BEGIN SOURCE MATERIAL

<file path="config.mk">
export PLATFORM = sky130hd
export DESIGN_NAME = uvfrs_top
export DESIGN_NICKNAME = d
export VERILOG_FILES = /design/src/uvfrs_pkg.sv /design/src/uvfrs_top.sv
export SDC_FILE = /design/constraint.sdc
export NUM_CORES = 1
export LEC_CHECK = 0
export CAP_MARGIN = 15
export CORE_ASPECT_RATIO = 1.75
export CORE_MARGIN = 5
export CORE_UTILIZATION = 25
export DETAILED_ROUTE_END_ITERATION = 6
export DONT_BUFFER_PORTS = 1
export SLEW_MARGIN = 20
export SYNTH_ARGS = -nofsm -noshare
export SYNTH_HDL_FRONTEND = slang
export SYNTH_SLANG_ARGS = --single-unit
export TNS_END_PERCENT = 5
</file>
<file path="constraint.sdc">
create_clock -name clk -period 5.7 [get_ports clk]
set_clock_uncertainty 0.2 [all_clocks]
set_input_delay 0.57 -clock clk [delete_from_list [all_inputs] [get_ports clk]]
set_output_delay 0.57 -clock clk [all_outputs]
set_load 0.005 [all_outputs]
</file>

END SOURCE MATERIAL
BEGIN SOURCE MATERIAL

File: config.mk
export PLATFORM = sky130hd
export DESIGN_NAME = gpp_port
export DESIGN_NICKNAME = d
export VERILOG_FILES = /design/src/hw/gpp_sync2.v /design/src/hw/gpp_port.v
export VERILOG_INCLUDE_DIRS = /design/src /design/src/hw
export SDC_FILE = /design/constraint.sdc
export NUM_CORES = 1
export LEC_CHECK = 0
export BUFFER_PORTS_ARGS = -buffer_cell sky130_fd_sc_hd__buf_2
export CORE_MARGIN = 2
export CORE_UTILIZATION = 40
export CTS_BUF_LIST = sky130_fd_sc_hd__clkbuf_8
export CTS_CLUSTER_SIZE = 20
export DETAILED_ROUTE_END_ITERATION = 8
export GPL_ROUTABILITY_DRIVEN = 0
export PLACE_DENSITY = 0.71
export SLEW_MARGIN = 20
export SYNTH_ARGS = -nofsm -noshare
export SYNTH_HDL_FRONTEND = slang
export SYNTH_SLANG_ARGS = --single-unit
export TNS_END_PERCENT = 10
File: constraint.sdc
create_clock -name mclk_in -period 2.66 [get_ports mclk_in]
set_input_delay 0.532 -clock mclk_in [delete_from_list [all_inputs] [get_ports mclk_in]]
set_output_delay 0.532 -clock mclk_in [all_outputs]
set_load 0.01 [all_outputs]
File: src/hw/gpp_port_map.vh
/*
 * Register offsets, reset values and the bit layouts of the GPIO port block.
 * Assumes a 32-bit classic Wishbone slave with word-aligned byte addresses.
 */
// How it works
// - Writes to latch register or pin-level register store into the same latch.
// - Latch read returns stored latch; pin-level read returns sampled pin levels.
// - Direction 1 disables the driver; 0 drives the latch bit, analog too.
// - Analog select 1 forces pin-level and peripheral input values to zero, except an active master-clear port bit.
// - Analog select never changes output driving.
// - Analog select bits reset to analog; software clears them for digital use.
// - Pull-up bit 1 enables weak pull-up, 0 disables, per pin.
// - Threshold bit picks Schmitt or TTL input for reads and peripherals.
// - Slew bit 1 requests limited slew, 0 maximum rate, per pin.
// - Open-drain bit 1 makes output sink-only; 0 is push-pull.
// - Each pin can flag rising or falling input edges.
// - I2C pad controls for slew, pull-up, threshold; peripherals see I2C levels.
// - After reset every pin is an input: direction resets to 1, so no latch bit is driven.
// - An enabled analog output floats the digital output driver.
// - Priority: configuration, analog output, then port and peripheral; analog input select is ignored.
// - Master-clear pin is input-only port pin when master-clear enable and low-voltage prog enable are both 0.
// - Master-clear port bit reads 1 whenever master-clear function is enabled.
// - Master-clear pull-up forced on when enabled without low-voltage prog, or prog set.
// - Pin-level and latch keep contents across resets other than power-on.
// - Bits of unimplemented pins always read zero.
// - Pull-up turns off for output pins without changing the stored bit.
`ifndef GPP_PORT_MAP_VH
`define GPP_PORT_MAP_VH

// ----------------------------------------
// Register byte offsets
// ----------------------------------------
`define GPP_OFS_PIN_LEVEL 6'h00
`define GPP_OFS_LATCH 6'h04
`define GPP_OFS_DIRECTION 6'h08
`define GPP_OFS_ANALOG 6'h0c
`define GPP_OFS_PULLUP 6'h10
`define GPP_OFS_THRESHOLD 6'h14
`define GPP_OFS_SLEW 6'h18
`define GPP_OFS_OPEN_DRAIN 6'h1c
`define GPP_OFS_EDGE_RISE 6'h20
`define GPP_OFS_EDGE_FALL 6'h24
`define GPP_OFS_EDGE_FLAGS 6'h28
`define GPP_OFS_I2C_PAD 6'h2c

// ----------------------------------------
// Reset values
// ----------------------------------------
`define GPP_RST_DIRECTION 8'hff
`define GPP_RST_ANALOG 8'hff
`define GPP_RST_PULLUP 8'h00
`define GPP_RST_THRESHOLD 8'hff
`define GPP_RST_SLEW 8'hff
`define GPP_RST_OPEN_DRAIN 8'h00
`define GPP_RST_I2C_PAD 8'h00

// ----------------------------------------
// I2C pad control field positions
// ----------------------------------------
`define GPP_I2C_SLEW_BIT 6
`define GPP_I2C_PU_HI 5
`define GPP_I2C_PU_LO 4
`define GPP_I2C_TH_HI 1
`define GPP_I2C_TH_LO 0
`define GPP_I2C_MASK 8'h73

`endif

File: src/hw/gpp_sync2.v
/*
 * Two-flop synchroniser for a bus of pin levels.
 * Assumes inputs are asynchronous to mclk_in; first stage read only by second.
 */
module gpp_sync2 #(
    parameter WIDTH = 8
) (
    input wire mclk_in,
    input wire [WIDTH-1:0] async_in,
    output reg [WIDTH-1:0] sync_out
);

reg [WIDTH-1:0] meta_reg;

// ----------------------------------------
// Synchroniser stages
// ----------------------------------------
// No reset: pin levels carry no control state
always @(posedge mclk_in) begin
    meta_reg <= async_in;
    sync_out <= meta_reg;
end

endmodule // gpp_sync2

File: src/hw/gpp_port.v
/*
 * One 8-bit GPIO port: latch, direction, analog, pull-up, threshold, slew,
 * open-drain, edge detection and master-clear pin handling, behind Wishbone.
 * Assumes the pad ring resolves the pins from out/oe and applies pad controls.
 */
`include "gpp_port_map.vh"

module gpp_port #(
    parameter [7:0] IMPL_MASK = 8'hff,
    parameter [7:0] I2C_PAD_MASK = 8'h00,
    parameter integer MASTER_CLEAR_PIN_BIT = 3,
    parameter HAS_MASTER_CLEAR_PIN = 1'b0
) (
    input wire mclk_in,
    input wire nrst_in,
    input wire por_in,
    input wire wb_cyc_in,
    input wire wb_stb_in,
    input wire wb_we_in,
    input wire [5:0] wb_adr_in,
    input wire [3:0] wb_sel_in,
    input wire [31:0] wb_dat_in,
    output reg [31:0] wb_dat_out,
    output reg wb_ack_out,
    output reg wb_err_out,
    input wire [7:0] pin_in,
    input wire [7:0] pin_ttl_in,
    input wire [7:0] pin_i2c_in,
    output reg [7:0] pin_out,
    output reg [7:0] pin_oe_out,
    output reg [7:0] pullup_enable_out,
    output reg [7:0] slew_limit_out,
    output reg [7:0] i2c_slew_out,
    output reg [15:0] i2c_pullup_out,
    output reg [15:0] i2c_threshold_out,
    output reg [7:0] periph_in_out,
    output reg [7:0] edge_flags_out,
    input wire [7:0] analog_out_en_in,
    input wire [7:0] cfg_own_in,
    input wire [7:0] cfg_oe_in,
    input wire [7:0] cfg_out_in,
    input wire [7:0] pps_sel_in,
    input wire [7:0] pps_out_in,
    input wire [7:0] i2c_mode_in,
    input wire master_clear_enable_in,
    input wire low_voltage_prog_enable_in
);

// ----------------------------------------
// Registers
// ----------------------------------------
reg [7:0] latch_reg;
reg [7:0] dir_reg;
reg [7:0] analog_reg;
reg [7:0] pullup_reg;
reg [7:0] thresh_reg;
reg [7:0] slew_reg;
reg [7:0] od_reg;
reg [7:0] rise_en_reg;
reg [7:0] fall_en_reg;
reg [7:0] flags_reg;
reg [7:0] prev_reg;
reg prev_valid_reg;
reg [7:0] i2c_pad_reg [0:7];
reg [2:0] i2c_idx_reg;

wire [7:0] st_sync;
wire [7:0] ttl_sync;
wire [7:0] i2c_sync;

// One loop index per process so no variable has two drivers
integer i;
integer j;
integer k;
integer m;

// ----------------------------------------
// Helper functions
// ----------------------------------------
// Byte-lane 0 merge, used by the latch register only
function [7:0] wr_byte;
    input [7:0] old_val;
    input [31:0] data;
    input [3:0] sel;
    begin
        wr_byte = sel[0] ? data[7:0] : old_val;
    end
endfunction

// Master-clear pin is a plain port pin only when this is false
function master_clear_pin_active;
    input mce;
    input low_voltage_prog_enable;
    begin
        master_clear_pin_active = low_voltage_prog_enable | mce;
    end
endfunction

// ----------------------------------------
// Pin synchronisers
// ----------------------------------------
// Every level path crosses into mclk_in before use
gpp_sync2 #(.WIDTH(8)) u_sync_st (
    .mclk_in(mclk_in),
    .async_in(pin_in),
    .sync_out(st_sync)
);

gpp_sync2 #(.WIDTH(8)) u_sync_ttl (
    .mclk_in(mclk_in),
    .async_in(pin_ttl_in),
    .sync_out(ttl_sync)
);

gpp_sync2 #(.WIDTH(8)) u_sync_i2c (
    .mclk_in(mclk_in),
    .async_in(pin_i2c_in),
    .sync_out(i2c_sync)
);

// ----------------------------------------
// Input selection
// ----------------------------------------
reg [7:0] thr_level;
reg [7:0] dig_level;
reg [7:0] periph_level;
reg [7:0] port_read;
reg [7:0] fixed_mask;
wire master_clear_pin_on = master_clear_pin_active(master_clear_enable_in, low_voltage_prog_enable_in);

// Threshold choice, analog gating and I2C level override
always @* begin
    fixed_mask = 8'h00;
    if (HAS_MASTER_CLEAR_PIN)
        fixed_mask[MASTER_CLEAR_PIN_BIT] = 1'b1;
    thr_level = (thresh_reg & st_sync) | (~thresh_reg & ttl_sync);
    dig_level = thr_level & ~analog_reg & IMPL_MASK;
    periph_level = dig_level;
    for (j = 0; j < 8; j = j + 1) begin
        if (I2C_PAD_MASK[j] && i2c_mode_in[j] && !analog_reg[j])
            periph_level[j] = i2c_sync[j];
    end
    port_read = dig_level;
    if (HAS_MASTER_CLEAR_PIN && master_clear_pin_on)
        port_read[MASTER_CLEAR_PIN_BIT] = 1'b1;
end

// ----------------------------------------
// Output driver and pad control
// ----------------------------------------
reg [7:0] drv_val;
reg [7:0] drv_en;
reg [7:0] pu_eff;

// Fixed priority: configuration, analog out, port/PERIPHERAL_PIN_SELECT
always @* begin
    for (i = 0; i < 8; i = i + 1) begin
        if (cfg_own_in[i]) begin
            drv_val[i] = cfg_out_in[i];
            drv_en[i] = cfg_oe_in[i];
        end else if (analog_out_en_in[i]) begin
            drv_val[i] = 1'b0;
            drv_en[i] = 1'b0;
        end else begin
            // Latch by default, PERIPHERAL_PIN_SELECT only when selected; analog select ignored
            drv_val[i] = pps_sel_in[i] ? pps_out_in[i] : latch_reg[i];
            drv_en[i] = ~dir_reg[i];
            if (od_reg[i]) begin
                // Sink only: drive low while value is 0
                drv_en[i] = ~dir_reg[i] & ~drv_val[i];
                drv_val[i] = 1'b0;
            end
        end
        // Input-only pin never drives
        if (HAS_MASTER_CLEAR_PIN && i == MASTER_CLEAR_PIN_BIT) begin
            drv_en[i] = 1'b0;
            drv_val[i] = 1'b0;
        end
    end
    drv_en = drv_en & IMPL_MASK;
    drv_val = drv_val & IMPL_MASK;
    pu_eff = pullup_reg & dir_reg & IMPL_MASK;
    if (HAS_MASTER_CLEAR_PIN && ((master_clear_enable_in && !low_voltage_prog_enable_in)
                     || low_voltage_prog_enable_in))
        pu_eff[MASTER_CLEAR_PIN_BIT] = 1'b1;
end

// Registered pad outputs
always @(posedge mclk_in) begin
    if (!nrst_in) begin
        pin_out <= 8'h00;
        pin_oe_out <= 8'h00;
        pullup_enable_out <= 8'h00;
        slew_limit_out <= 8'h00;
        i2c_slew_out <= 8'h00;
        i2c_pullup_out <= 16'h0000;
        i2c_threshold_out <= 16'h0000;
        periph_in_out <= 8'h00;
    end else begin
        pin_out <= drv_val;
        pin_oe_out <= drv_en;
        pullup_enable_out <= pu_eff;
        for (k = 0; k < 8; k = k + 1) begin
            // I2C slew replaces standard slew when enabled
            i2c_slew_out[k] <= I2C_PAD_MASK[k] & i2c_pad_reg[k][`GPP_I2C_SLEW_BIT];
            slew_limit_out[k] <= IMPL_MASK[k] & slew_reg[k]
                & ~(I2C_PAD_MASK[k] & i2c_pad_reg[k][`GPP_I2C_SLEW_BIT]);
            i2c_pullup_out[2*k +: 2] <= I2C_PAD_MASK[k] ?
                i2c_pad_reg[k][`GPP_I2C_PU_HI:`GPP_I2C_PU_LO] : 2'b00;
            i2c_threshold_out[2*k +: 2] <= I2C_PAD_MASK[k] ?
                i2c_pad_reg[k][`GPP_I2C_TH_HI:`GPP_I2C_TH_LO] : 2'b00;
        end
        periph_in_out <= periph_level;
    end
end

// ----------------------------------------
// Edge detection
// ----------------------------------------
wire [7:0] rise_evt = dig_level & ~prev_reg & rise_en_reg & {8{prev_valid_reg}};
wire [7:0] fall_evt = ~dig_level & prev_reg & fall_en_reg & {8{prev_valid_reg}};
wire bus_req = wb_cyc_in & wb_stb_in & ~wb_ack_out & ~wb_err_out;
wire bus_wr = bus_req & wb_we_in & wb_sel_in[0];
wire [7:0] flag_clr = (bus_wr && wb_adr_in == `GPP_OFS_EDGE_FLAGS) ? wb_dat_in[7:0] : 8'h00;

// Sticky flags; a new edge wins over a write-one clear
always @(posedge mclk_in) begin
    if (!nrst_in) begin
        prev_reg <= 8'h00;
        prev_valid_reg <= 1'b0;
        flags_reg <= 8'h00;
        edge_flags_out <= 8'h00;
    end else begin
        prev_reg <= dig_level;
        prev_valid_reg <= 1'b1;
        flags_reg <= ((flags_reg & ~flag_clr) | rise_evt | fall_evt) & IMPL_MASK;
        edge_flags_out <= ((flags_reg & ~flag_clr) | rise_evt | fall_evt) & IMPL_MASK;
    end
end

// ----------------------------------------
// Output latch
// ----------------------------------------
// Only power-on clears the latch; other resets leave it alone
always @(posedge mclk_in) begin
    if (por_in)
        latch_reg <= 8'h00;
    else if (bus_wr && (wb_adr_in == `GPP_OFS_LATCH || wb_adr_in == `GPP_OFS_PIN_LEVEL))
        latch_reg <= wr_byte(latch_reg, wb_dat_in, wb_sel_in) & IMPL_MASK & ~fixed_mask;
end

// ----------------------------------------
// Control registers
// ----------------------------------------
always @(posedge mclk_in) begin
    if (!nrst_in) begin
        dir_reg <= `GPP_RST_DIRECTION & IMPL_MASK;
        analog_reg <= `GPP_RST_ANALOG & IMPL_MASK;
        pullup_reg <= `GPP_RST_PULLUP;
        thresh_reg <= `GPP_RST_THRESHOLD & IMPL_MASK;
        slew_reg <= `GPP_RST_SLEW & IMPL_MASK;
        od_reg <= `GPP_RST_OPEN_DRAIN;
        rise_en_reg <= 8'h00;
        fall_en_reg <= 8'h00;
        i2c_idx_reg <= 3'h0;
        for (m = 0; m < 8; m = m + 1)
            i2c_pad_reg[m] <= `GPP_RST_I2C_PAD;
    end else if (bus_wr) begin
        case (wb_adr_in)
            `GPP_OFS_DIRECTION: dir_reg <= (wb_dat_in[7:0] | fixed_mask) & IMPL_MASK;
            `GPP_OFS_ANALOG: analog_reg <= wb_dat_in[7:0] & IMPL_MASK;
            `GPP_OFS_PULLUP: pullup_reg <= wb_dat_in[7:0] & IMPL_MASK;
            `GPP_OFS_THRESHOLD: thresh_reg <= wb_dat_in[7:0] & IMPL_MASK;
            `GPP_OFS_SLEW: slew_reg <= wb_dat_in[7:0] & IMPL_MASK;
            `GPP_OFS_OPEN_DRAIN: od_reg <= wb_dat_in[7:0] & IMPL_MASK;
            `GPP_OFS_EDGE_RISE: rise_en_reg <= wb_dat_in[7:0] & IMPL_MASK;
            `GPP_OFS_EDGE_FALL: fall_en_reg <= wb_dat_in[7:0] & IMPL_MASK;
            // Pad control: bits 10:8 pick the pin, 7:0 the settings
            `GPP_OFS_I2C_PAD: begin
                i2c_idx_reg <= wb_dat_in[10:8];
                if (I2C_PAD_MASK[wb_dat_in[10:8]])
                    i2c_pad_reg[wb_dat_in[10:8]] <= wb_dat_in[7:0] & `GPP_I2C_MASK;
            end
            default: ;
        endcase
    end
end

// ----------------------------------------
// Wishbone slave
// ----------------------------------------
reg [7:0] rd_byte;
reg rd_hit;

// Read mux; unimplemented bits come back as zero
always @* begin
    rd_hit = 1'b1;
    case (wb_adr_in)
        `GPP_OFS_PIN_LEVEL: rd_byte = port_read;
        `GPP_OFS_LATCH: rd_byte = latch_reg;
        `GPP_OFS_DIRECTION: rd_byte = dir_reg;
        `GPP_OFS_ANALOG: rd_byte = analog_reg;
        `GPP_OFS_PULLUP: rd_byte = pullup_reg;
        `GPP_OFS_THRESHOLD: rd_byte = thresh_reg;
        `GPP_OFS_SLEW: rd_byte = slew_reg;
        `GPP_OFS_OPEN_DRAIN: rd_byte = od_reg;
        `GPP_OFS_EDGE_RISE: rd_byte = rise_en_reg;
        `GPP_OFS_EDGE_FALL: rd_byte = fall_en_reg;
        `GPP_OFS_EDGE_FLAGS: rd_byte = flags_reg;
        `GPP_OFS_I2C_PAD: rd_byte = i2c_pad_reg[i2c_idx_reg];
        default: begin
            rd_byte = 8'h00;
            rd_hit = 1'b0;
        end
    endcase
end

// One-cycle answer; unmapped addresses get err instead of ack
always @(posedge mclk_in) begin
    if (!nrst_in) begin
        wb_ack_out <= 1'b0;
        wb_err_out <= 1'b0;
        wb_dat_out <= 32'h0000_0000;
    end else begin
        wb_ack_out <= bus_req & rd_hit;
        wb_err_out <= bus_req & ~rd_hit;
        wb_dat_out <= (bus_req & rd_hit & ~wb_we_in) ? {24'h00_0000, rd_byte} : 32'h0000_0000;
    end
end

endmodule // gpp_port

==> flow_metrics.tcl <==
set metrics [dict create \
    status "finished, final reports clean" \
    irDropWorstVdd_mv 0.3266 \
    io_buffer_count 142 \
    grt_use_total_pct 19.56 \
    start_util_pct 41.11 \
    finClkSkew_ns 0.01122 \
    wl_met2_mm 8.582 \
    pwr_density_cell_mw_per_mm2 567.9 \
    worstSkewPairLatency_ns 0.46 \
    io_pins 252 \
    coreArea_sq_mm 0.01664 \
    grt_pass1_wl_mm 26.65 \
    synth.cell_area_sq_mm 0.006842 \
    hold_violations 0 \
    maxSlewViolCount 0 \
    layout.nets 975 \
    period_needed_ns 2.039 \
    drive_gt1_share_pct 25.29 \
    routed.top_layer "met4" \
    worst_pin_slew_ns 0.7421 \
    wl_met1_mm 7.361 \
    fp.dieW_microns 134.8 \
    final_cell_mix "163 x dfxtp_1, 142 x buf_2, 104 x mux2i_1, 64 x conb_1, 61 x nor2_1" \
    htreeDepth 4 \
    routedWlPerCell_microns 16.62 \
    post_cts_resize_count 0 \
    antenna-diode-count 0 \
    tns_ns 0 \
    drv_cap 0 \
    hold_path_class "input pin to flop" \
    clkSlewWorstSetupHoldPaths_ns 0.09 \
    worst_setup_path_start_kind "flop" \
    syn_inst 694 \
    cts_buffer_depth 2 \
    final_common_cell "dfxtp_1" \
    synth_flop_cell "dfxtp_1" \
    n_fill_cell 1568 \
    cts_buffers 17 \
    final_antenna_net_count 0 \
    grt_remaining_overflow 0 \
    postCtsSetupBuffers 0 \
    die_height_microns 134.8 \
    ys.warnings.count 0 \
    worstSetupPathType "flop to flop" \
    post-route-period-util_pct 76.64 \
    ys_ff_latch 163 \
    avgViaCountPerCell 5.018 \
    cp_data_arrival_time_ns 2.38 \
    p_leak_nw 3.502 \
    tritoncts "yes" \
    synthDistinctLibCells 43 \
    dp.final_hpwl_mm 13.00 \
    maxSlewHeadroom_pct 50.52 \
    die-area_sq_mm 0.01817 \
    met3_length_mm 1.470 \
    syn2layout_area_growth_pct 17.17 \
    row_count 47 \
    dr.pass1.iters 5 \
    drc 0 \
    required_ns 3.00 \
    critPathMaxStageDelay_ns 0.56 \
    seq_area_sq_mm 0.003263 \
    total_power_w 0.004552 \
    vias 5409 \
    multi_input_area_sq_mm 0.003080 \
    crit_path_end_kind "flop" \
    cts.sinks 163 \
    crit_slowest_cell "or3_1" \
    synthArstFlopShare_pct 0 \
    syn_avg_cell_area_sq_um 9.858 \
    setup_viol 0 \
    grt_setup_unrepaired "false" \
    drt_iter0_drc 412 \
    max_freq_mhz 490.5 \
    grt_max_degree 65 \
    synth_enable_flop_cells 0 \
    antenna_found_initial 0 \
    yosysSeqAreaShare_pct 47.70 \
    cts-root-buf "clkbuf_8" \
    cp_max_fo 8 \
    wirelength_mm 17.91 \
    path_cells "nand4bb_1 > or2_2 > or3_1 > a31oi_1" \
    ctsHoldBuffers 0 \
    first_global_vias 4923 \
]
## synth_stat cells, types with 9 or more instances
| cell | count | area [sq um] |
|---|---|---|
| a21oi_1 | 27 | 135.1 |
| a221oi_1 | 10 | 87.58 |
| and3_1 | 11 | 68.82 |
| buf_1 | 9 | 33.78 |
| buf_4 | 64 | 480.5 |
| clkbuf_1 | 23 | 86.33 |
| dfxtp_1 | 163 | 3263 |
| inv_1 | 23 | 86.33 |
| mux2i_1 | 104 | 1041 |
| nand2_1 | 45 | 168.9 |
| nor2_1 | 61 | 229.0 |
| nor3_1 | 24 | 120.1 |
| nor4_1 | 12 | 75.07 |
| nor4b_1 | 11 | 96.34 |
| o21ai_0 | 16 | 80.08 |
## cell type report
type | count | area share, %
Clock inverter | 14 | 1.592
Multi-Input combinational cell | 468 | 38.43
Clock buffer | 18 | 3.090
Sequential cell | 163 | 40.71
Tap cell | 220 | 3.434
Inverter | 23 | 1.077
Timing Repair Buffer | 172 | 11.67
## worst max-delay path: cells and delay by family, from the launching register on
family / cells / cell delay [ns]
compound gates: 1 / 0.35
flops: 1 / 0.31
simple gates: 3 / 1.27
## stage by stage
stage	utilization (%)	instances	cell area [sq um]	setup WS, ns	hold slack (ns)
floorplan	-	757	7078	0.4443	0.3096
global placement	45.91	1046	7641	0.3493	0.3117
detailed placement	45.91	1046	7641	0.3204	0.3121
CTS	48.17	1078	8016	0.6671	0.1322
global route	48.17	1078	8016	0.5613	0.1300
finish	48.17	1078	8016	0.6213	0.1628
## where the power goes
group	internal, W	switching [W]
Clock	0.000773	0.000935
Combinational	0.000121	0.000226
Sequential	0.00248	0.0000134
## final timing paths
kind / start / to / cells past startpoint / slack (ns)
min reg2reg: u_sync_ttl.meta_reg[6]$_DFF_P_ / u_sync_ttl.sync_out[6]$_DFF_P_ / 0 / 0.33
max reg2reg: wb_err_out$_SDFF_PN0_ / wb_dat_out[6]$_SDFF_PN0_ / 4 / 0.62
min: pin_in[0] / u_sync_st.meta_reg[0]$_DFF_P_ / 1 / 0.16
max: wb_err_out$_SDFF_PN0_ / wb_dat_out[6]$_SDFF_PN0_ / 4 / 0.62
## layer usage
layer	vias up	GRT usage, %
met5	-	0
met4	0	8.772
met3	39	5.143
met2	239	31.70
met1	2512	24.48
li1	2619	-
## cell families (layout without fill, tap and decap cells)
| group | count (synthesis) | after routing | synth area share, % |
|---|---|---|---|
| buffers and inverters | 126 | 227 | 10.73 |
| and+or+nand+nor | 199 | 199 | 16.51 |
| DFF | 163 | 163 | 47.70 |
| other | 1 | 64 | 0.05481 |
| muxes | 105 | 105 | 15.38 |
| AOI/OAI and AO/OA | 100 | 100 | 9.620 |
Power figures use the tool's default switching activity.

END SOURCE MATERIAL

**ASSIGNMENT:**
Take the entries above and return only the lines from the one with "How it works" to the one with "bit, analog too.", both included, unchanged.

**REPLY TO THE TASK:**
// How it works
// - Writes to latch register or pin-level register store into the same latch.
// - Latch read returns stored latch; pin-level read returns sampled pin levels.
// - Direction 1 disables the driver; 0 drives the latch bit, analog too.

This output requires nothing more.